* [WHAT TO PRODUCE]:
Please print each record exactly, omitting none of them.

------ DATA ------

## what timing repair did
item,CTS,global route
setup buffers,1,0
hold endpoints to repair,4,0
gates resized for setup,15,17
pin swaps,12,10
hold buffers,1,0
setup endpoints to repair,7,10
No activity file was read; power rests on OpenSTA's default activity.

------

* [OUTPUT OF THE EXERCISE]:
## what timing repair did
item,CTS,global route
setup buffers,1,0
hold endpoints to repair,4,0
gates resized for setup,15,17
pin swaps,12,10
hold buffers,1,0
setup endpoints to repair,7,10
No activity file was read; power rests on OpenSTA's default activity.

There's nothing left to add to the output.